Stored data entries:
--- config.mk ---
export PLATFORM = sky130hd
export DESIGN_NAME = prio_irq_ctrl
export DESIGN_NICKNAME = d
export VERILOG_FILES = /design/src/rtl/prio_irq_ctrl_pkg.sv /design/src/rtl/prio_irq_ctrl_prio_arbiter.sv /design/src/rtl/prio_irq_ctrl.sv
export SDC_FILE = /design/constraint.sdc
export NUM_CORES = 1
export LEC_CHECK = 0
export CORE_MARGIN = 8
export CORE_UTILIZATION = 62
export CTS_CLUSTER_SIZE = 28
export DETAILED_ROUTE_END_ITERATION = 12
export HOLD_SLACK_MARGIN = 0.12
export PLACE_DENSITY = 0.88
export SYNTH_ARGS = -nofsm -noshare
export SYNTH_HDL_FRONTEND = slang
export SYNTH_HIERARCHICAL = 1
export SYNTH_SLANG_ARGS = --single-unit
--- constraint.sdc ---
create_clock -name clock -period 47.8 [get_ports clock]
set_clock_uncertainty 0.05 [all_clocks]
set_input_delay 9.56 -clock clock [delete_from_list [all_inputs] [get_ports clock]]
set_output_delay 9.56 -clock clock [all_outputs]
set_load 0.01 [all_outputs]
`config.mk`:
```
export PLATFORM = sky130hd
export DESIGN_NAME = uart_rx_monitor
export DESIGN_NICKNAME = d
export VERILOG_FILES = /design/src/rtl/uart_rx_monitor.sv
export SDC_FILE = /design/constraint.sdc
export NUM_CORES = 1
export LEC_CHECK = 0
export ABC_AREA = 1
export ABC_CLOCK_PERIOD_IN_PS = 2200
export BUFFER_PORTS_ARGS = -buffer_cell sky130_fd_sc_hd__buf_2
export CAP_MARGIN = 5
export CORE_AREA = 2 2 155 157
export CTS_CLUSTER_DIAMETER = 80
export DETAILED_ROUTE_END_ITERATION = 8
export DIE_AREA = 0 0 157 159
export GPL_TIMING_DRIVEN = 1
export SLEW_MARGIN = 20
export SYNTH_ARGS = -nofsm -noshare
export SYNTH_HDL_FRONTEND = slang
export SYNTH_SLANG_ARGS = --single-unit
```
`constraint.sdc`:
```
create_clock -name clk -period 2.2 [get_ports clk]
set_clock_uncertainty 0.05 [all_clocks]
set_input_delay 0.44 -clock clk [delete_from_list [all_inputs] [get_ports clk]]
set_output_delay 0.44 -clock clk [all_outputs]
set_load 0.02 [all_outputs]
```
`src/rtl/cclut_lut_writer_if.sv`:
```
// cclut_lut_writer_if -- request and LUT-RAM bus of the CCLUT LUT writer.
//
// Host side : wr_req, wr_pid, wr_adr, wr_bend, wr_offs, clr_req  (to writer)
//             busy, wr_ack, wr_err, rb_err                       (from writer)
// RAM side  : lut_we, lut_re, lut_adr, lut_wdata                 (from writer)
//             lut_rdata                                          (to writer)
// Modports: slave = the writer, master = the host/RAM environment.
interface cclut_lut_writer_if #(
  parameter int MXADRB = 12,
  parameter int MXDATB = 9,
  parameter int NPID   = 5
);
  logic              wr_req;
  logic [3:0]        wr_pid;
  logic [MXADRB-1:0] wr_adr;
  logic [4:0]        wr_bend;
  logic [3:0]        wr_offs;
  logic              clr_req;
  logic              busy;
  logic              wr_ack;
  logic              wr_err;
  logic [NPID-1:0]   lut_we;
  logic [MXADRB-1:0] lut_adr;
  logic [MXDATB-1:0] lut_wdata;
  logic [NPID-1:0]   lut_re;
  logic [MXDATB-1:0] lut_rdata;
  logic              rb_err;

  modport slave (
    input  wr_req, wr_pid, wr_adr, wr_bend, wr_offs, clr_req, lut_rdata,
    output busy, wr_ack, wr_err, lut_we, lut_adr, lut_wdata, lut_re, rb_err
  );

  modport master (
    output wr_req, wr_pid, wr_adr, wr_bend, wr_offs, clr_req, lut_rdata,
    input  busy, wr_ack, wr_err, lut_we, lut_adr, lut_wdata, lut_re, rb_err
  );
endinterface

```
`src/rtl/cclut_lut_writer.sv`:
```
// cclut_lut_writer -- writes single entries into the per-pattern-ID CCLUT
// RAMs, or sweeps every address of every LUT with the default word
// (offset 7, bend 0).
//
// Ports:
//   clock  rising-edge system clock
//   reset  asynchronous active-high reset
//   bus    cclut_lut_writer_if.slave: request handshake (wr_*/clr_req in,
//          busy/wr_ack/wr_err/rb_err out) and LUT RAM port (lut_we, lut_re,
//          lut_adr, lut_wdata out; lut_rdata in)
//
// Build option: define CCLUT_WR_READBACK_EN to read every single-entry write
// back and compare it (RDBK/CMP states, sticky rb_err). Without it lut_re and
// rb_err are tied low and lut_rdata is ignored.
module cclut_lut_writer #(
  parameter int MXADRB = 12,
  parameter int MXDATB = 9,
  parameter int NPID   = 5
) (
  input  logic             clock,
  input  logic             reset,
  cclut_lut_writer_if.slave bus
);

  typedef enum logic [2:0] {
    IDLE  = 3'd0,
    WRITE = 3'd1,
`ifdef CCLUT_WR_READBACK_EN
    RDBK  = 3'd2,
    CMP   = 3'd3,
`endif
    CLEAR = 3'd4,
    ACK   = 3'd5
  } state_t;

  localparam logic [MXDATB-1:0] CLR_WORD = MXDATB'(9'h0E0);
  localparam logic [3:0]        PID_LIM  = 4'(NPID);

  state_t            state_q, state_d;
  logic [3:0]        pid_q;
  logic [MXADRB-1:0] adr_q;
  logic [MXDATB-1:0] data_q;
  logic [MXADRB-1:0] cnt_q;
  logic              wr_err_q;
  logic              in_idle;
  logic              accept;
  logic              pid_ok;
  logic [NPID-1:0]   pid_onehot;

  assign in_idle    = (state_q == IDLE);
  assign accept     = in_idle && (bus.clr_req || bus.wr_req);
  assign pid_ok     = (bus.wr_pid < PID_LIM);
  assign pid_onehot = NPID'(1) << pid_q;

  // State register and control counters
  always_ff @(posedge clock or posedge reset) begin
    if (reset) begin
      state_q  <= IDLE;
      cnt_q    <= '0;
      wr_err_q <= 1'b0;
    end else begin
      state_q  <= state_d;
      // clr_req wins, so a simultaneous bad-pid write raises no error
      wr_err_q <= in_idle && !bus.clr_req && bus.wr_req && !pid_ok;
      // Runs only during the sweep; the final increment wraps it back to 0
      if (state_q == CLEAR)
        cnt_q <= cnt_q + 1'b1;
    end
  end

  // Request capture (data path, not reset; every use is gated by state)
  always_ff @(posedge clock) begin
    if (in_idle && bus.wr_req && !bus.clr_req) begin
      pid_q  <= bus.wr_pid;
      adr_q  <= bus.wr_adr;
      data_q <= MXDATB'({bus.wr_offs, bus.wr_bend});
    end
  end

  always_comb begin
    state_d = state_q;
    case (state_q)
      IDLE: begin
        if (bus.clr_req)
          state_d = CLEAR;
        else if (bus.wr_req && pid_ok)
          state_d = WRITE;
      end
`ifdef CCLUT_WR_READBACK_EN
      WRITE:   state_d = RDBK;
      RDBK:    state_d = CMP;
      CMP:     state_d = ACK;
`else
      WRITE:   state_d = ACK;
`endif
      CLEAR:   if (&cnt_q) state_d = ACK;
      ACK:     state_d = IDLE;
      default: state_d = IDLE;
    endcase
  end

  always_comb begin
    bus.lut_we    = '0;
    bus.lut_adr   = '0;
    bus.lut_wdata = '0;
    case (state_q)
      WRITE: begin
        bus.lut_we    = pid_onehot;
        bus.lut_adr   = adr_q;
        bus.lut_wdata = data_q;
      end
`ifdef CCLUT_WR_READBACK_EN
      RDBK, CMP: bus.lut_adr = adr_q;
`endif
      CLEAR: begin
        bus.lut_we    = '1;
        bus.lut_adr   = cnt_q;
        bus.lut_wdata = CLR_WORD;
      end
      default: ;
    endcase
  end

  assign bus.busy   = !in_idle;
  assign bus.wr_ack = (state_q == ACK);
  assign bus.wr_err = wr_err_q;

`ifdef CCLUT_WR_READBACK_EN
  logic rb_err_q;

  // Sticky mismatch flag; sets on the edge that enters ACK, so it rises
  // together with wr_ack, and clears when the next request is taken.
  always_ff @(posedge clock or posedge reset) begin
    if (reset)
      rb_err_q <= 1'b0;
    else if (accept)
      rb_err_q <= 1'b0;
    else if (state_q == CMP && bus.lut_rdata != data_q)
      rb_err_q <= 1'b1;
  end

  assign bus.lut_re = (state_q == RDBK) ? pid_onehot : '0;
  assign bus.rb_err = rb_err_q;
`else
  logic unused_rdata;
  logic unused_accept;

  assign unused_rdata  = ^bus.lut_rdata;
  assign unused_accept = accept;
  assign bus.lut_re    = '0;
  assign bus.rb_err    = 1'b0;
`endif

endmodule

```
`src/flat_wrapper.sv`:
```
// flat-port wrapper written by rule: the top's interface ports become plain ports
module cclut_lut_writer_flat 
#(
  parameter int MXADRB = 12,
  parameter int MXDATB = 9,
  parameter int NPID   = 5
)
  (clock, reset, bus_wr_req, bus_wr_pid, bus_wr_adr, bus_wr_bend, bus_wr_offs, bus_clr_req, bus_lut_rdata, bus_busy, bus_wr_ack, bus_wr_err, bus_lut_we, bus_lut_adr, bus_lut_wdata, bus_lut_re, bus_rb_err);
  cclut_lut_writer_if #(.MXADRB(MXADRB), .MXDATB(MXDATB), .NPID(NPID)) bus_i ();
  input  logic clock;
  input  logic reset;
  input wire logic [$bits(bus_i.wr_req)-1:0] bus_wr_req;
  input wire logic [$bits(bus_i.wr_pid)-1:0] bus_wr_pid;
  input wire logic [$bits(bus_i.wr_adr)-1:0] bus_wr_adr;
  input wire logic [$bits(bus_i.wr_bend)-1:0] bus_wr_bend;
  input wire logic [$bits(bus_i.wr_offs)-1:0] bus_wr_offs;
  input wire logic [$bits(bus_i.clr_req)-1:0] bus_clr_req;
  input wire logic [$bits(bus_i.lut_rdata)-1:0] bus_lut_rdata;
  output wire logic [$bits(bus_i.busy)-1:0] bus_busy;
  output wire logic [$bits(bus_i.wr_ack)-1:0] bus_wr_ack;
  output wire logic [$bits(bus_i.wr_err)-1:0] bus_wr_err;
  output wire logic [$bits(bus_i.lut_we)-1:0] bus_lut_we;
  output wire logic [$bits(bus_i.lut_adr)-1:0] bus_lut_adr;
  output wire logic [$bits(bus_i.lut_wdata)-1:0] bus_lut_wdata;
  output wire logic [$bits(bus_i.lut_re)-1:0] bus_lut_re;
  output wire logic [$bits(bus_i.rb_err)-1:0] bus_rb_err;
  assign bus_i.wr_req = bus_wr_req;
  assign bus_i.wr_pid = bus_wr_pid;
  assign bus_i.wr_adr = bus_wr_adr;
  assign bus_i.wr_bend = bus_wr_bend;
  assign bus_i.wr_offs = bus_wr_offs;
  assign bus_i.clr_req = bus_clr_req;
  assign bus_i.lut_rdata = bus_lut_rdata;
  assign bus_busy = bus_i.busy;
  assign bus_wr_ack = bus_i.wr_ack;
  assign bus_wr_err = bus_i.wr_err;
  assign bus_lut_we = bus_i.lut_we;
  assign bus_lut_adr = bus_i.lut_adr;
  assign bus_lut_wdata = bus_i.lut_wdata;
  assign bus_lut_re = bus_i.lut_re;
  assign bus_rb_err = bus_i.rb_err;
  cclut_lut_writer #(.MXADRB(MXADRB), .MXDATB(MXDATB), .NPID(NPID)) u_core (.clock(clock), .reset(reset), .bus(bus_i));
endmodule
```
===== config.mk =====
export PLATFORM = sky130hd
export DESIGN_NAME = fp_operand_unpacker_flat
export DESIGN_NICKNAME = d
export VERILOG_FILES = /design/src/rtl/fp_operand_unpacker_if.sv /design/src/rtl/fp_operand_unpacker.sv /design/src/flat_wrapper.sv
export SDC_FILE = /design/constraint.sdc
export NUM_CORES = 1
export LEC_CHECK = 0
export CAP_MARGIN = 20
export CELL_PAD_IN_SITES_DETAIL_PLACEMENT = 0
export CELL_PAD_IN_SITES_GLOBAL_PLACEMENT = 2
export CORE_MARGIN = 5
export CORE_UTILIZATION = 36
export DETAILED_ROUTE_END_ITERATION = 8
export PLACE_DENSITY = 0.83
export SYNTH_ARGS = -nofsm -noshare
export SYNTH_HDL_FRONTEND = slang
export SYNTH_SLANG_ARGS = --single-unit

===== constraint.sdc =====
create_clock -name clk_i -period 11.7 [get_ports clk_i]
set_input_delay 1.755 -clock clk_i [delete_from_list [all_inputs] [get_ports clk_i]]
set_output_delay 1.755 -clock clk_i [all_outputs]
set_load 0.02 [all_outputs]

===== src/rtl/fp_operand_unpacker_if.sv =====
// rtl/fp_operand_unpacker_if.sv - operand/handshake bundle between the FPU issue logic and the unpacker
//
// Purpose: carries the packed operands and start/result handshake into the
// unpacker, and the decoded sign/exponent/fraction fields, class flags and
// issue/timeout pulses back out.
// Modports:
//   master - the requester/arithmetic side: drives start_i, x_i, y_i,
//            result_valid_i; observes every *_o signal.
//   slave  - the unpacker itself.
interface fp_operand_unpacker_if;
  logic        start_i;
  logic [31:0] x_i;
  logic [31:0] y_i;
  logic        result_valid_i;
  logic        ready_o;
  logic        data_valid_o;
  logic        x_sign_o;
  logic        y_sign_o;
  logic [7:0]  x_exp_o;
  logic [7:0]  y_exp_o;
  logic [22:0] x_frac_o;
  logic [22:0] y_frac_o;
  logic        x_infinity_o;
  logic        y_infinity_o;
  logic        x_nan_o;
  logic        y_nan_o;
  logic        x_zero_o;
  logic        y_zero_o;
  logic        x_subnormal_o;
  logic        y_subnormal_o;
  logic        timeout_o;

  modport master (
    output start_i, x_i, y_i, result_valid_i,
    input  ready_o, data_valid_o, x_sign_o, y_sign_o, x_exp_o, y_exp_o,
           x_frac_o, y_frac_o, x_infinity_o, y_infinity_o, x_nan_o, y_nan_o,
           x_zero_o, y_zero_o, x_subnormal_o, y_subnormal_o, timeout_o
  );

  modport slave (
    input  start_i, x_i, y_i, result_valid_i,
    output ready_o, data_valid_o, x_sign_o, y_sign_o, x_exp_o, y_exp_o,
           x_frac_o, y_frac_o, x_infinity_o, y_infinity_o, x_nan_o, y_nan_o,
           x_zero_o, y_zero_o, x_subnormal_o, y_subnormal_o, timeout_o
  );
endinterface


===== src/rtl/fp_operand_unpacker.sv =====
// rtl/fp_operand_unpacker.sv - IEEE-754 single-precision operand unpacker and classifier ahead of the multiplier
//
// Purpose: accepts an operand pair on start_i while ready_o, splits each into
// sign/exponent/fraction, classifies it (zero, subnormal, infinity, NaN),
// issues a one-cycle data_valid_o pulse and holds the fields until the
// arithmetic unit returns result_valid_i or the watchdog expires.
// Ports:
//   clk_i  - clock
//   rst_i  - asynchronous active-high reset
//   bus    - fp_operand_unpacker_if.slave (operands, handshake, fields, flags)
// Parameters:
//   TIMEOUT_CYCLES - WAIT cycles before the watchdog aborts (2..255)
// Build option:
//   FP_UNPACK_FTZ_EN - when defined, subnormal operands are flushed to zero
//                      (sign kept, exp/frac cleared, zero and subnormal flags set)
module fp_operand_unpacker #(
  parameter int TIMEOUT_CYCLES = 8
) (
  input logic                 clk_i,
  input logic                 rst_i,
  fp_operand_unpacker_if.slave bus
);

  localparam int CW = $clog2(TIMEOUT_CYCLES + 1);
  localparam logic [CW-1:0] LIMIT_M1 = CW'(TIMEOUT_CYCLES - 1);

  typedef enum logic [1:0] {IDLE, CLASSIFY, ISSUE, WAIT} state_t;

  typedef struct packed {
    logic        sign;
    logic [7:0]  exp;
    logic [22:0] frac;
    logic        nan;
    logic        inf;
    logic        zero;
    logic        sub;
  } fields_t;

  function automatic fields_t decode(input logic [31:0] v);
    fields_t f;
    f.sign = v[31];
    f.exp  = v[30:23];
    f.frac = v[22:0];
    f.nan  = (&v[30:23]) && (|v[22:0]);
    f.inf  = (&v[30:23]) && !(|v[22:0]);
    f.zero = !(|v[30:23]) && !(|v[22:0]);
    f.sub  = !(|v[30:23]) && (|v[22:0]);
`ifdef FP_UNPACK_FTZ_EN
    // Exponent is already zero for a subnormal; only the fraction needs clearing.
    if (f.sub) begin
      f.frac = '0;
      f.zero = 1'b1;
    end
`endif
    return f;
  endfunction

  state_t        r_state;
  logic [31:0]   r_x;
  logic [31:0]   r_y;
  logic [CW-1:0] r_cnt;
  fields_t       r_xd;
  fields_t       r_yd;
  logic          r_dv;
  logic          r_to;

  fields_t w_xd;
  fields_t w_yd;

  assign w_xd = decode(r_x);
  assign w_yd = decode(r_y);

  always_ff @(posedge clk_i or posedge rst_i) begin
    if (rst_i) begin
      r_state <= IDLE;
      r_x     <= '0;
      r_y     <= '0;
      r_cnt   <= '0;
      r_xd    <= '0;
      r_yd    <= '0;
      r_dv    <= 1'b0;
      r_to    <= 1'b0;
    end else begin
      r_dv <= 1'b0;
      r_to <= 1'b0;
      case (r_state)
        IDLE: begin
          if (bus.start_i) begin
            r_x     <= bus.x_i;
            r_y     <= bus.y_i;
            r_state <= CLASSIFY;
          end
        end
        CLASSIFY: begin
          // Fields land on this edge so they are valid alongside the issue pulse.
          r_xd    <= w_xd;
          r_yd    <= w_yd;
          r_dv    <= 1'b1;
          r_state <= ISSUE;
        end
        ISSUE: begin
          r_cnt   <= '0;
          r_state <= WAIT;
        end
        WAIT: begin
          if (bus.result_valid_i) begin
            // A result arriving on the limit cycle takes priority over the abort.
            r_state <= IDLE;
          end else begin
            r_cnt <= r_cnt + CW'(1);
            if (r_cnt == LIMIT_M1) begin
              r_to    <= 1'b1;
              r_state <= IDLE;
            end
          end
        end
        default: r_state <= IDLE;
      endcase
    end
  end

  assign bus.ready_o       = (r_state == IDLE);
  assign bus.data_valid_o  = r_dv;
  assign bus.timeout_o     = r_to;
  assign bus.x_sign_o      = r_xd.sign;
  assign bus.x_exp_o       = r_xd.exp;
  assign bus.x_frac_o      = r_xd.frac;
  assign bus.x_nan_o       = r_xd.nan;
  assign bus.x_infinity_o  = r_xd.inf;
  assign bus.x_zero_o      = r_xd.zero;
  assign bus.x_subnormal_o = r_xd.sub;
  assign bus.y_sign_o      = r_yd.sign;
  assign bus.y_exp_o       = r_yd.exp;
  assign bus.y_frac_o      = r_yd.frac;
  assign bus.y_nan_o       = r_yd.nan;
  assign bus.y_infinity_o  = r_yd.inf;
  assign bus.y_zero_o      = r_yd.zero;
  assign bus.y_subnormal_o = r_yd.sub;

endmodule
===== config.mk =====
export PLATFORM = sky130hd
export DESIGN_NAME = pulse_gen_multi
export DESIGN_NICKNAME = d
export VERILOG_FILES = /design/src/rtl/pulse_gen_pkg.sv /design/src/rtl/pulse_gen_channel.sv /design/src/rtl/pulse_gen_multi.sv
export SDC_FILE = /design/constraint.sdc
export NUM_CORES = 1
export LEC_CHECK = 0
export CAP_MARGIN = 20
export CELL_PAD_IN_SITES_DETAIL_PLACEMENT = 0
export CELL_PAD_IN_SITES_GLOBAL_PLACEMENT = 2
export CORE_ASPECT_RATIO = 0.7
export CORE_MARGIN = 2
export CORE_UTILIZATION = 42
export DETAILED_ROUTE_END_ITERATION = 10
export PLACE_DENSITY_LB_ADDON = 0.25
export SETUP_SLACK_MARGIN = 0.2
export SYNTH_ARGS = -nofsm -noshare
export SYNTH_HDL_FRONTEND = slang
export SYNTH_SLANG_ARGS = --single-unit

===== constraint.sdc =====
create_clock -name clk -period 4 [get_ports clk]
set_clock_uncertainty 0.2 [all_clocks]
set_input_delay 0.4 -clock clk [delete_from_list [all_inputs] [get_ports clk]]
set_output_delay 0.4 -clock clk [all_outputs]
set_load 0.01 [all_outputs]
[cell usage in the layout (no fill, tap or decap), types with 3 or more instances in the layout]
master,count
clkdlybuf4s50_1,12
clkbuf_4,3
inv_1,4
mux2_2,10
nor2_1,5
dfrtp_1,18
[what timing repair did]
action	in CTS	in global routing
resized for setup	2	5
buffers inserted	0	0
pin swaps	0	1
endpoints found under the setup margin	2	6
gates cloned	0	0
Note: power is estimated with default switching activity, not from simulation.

Work instruction:
Output the lines of the records above exactly as they appear, from the line containing "r_cnt <= r_cnt + CW'(1);" through the line containing "export VERILOG_FILES = /design/src/rtl/pulse_gen_pkg.sv".

Output for this task:
            r_cnt <= r_cnt + CW'(1);
            if (r_cnt == LIMIT_M1) begin
              r_to    <= 1'b1;
              r_state <= IDLE;
            end
          end
        end
        default: r_state <= IDLE;
      endcase
    end
  end

  assign bus.ready_o       = (r_state == IDLE);
  assign bus.data_valid_o  = r_dv;
  assign bus.timeout_o     = r_to;
  assign bus.x_sign_o      = r_xd.sign;
  assign bus.x_exp_o       = r_xd.exp;
  assign bus.x_frac_o      = r_xd.frac;
  assign bus.x_nan_o       = r_xd.nan;
  assign bus.x_infinity_o  = r_xd.inf;
  assign bus.x_zero_o      = r_xd.zero;
  assign bus.x_subnormal_o = r_xd.sub;
  assign bus.y_sign_o      = r_yd.sign;
  assign bus.y_exp_o       = r_yd.exp;
  assign bus.y_frac_o      = r_yd.frac;
  assign bus.y_nan_o       = r_yd.nan;
  assign bus.y_infinity_o  = r_yd.inf;
  assign bus.y_zero_o      = r_yd.zero;
  assign bus.y_subnormal_o = r_yd.sub;

endmodule
===== config.mk =====
export PLATFORM = sky130hd
export DESIGN_NAME = pulse_gen_multi
export DESIGN_NICKNAME = d
export VERILOG_FILES = /design/src/rtl/pulse_gen_pkg.sv /design/src/rtl/pulse_gen_channel.sv /design/src/rtl/pulse_gen_multi.sv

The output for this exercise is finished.